Leukemic stem cell–niche interaction through CLEC2-podoplanin axis confers drug resistance in acute myeloid leukemia

Background: Acute myeloid leukemia (AML) progression and therapy resistance are strongly influenced by the bone marrow microenvironment (BMME). Although recent genomic studies have advanced our understanding of AML pathogenesis, how leukemic stem cells (LSCs) adapt to and exploit niche interactions remains incompletely defined. Methods: We established an in vivo–selected subline of the human AML cell line KG-1a by serial xenografting into NOD/SCID mice (rKG-1a). Phenotypic, transcriptional, and functional assays, including flow cytometry and cDNA microarray were performed. C-type lectin-like receptor 2 (CLEC2) expression in primary AML LSCs (CD34+CD38-) was assessed in 8 patient samples and these cells were co-cultured with stromal MS5 cells engineered to express podoplanin (Pdpn). Chemosensitivity was evaluated using cytarabine (Ara-C) and venetoclax (VEN).
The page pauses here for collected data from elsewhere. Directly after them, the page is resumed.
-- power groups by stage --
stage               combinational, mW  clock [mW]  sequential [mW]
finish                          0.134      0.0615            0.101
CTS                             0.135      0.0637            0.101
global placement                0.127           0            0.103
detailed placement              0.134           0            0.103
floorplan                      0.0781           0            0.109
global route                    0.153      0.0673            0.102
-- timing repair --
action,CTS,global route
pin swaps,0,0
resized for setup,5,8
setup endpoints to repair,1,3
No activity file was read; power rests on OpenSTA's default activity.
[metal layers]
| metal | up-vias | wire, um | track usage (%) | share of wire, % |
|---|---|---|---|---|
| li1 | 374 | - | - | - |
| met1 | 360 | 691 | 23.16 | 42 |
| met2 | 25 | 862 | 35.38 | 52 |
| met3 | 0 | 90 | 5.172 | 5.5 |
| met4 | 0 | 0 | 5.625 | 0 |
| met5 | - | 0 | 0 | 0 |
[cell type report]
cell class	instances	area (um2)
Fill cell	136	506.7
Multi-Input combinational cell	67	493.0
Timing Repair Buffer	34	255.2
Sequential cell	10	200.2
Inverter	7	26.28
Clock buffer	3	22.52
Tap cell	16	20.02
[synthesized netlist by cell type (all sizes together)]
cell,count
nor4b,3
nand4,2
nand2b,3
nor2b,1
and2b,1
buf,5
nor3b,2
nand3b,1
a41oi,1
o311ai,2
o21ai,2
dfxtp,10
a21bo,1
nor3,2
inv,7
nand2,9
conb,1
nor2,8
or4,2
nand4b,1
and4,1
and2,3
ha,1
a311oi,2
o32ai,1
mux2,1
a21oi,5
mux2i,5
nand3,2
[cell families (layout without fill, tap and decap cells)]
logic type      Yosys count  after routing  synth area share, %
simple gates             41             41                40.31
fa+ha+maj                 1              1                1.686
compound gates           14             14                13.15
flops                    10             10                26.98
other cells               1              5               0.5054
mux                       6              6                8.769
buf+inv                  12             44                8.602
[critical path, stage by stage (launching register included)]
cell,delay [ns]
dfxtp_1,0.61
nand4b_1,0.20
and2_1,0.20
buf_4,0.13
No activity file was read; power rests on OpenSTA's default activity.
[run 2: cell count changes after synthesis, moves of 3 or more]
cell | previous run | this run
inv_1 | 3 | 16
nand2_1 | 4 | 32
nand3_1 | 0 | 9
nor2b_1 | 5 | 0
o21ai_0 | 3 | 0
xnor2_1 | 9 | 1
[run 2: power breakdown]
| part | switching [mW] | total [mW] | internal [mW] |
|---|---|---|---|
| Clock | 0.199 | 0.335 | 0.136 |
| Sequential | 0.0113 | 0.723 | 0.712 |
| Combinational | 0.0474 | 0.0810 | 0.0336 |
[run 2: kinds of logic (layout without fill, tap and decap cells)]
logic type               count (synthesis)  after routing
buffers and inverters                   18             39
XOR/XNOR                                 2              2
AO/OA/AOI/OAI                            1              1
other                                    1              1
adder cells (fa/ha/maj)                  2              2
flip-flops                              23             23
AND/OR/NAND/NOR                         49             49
`src/rtl/gdw_pkg.sv`:
```
package gdw_pkg;
    typedef enum logic [1:0] {
        OP_PAGE   = 2'd0,
        OP_COL_HI = 2'd1,
        OP_COL_LO = 2'd2,
        OP_MIRROR = 2'd3
    } gdw_op_e;

    typedef enum logic {
        PH_MSB = 1'b0,
        PH_LSB = 1'b1
    } gdw_phase_e;
endpackage

```
`src/rtl/gdw_page_reg.sv`:
```
module gdw_page_reg #(
    parameter int PAGE_W    = 5,
    parameter int ARG_W     = 5,
    parameter int ICON_PAGE = 16
) (
    input  logic              clk,
    input  logic              rst_n,
    input  logic              load_i,
    input  logic [ARG_W-1:0]  arg_i,
    output logic [PAGE_W-1:0] page_o,
    output logic              icon_o
);
    logic [PAGE_W-1:0] page_q;
    logic              arg_ok;

    assign arg_ok = (arg_i <= ARG_W'(ICON_PAGE));

    always_ff @(posedge clk) begin
        if (!rst_n) begin
            page_q <= '0;
        end else if (load_i && arg_ok) begin
            page_q <= PAGE_W'(arg_i);
        end
    end

    assign page_o = page_q;
    assign icon_o = (page_q == PAGE_W'(ICON_PAGE));


    page_range_chk: assert property (@(posedge clk) disable iff (!rst_n)
        page_q <= PAGE_W'(ICON_PAGE));


    page_hold_chk: assert property (@(posedge clk) disable iff (!rst_n)
        !load_i |=> $stable(page_q));
endmodule

```
`src/rtl/gdw_col_ctrl.sv`:
```
module gdw_col_ctrl
    import gdw_pkg::*;
#(
    parameter int COL_W = 7,
    parameter int LO_W  = 4,
    localparam int HI_W = COL_W - LO_W
) (
    input  logic             clk,
    input  logic             rst_n,
    input  logic             hi_ld_i,
    input  logic [HI_W-1:0]  hi_arg_i,
    input  logic             lo_ld_i,
    input  logic [LO_W-1:0]  lo_arg_i,
    input  logic             step_i,
    output logic [COL_W-1:0] col_o,
    output gdw_phase_e       phase_o
);
    gdw_phase_e       state_q, state_d;
    logic [COL_W-1:0] col_q;
    logic             col_adv;

    // state register
    always_ff @(posedge clk) begin
        if (!rst_n) state_q <= PH_MSB;
        else        state_q <= state_d;
    end

    // next state and column advance
    always_comb begin
        state_d = state_q;
        col_adv = 1'b0;
        if (hi_ld_i || lo_ld_i) begin
            state_d = PH_MSB;
        end else if (step_i) begin
            unique case (state_q)
                PH_MSB: state_d = PH_LSB;
                PH_LSB: begin
                    state_d = PH_MSB;
                    col_adv = 1'b1;
                end
            endcase
        end
    end

    always_ff @(posedge clk) begin
        if (!rst_n) begin
            col_q <= '0;
        end else begin
            if (hi_ld_i) col_q[COL_W-1:LO_W] <= hi_arg_i;
            if (lo_ld_i) col_q[LO_W-1:0]     <= lo_arg_i;
            if (col_adv) col_q               <= col_q + COL_W'(1);
        end
    end

    assign col_o   = col_q;
    assign phase_o = state_q;


    col_step_chk: assert property (@(posedge clk) disable iff (!rst_n)
        (step_i && !hi_ld_i && !lo_ld_i && state_q == PH_LSB)
            |=> (col_q == $past(col_q) + COL_W'(1)) && (state_q == PH_MSB));


    col_load_phase_chk: assert property (@(posedge clk) disable iff (!rst_n)
        (hi_ld_i || lo_ld_i) |=> state_q == PH_MSB);


    col_hold_chk: assert property (@(posedge clk) disable iff (!rst_n)
        (!step_i && !hi_ld_i && !lo_ld_i) |=> ($stable(col_q) && $stable(state_q)));
endmodule

```
`src/rtl/gdw_wr_stage.sv`:
```
module gdw_wr_stage
    import gdw_pkg::*;
#(
    parameter int COL_W     = 7,
    parameter int PAGE_W    = 5,
    parameter int DATA_W    = 8,
    parameter int ICON_PAGE = 16,
    localparam int ADDR_W   = COL_W + 1
) (
    input  logic              clk,
    input  logic              rst_n,
    input  logic              fire_i,
    input  logic [COL_W-1:0]  col_i,
    input  gdw_phase_e        phase_i,
    input  logic [PAGE_W-1:0] page_i,
    input  logic              icon_i,
    input  logic              mirror_i,
    input  logic [DATA_W-1:0] data_i,
    output logic              we_o,
    output logic [PAGE_W-1:0] page_o,
    output logic [ADDR_W-1:0] addr_o,
    output logic [COL_W-1:0]  seg_o,
    output logic [DATA_W-1:0] data_o
);
    logic [DATA_W-1:0] data_m;
    logic [COL_W-1:0]  seg_d;

    // bit 0 always passes; upper bits are cleared on the icon page
    assign data_m[0] = data_i[0];
    for (genvar b = 1; b < DATA_W; b++) begin : g_mask
        assign data_m[b] = data_i[b] & ~icon_i;
    end

    assign seg_d = mirror_i ? ~col_i : col_i;

    always_ff @(posedge clk) begin
        if (!rst_n) begin
            we_o   <= 1'b0;
            page_o <= '0;
            addr_o <= '0;
            seg_o  <= '0;
            data_o <= '0;
        end else begin
            we_o <= fire_i;
            if (fire_i) begin
                page_o <= page_i;
                addr_o <= {col_i, phase_i == PH_LSB};
                seg_o  <= seg_d;
                data_o <= data_m;
            end
        end
    end


    icon_mask_chk: assert property (@(posedge clk) disable iff (!rst_n)
        (we_o && page_o == PAGE_W'(ICON_PAGE)) |-> data_o[DATA_W-1:1] == '0);


    we_pulse_chk: assert property (@(posedge clk) disable iff (!rst_n)
        !fire_i |=> !we_o);
endmodule

```
`src/rtl/gdram_wr_addr.sv`:
```
module gdram_wr_addr
    import gdw_pkg::*;
#(
    parameter int COL_W     = 7,
    parameter int LO_W      = 4,
    parameter int PAGE_W    = 5,
    parameter int ARG_W     = 5,
    parameter int DATA_W    = 8,
    parameter int ICON_PAGE = 16,
    localparam int HI_W     = COL_W - LO_W,
    localparam int ADDR_W   = COL_W + 1
) (
    input  logic              clk,
    input  logic              rst_n,
    input  logic              cmd_valid,
    input  logic [1:0]        cmd_op,
    input  logic [ARG_W-1:0]  cmd_arg,
    input  logic              dat_valid,
    input  logic [DATA_W-1:0] dat_byte,
    output logic              ram_we,
    output logic [PAGE_W-1:0] ram_page,
    output logic [ADDR_W-1:0] ram_addr,
    output logic [COL_W-1:0]  ram_seg,
    output logic [DATA_W-1:0] ram_data
);
    gdw_op_e           op;
    logic              pg_ld, hi_ld, lo_ld, mir_ld, dat_acc;
    logic              mirror_q, icon;
    logic [PAGE_W-1:0] page;
    logic [COL_W-1:0]  col;
    gdw_phase_e        phase;

    assign op      = gdw_op_e'(cmd_op);
    assign pg_ld   = cmd_valid && (op == OP_PAGE);
    assign hi_ld   = cmd_valid && (op == OP_COL_HI);
    assign lo_ld   = cmd_valid && (op == OP_COL_LO);
    assign mir_ld  = cmd_valid && (op == OP_MIRROR);
    assign dat_acc = dat_valid && !cmd_valid;

    always_ff @(posedge clk) begin
        if (!rst_n)      mirror_q <= 1'b0;
        else if (mir_ld) mirror_q <= cmd_arg[0];
    end

    gdw_page_reg #(.PAGE_W(PAGE_W), .ARG_W(ARG_W), .ICON_PAGE(ICON_PAGE)) u_page (
        .clk    (clk),
        .rst_n  (rst_n),
        .load_i (pg_ld),
        .arg_i  (cmd_arg),
        .page_o (page),
        .icon_o (icon)
    );

    gdw_col_ctrl #(.COL_W(COL_W), .LO_W(LO_W)) u_col (
        .clk      (clk),
        .rst_n    (rst_n),
        .hi_ld_i  (hi_ld),
        .hi_arg_i (cmd_arg[HI_W-1:0]),
        .lo_ld_i  (lo_ld),
        .lo_arg_i (cmd_arg[LO_W-1:0]),
        .step_i   (dat_acc),
        .col_o    (col),
        .phase_o  (phase)
    );

    gdw_wr_stage #(.COL_W(COL_W), .PAGE_W(PAGE_W), .DATA_W(DATA_W),
                   .ICON_PAGE(ICON_PAGE)) u_wr (
        .clk      (clk),
        .rst_n    (rst_n),
        .fire_i   (dat_acc),
        .col_i    (col),
        .phase_i  (phase),
        .page_i   (page),
        .icon_i   (icon),
        .mirror_i (mirror_q),
        .data_i   (dat_byte),
        .we_o     (ram_we),
        .page_o   (ram_page),
        .addr_o   (ram_addr),
        .seg_o    (ram_seg),
        .data_o   (ram_data)
    );


    cmd_wins_chk: assert property (@(posedge clk) disable iff (!rst_n)
        (cmd_valid && dat_valid) |=> !ram_we);


    plane_pair_chk: assert property (@(posedge clk) disable iff (!rst_n)
        (ram_we && ram_addr[0] && !mir_ld && !hi_ld && !lo_ld && dat_acc)
            |=> ram_we && !ram_addr[0] && (ram_addr[7:1] == $past(ram_addr[7:1]) + 7'd1));
endmodule

```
Results: Compared with parental KG-1a, rKG-1a exhibited enhanced engraftment anaggressiveness in vivo despite slower proliferation in vitro. rKG-1a demonstrated downregulation of HLA class II and CD31, and upregulation of CD44, CD51, and CD62L. Microarray analysis identified CLEC2 as a top upregulated surface molecule, validated at both mRNA and protein levels. In patient-derived AML LSCs, CLEC2 expression was heterogeneous but significantly higher than in healthy HSCs. Functionally, CLEC2high LSCs displayed resistance to Ara-C when co-cultured with Pdpn-expressing stroma, whereas CLEC2low LSCs did not. Across 8 cases, CLEC2high status consistently associated with greater protection indices, although absolute CLEC2 intensity did not correlate linearly with chemoprotection. Conclusions: Our findings establish CLEC2-Pdpn signaling as a novel axis of LSC–niche interaction that confers chemoresistance in AML. Targeting this pathway may provide therapeutic opportunities to eradicate resistant LSC subsets.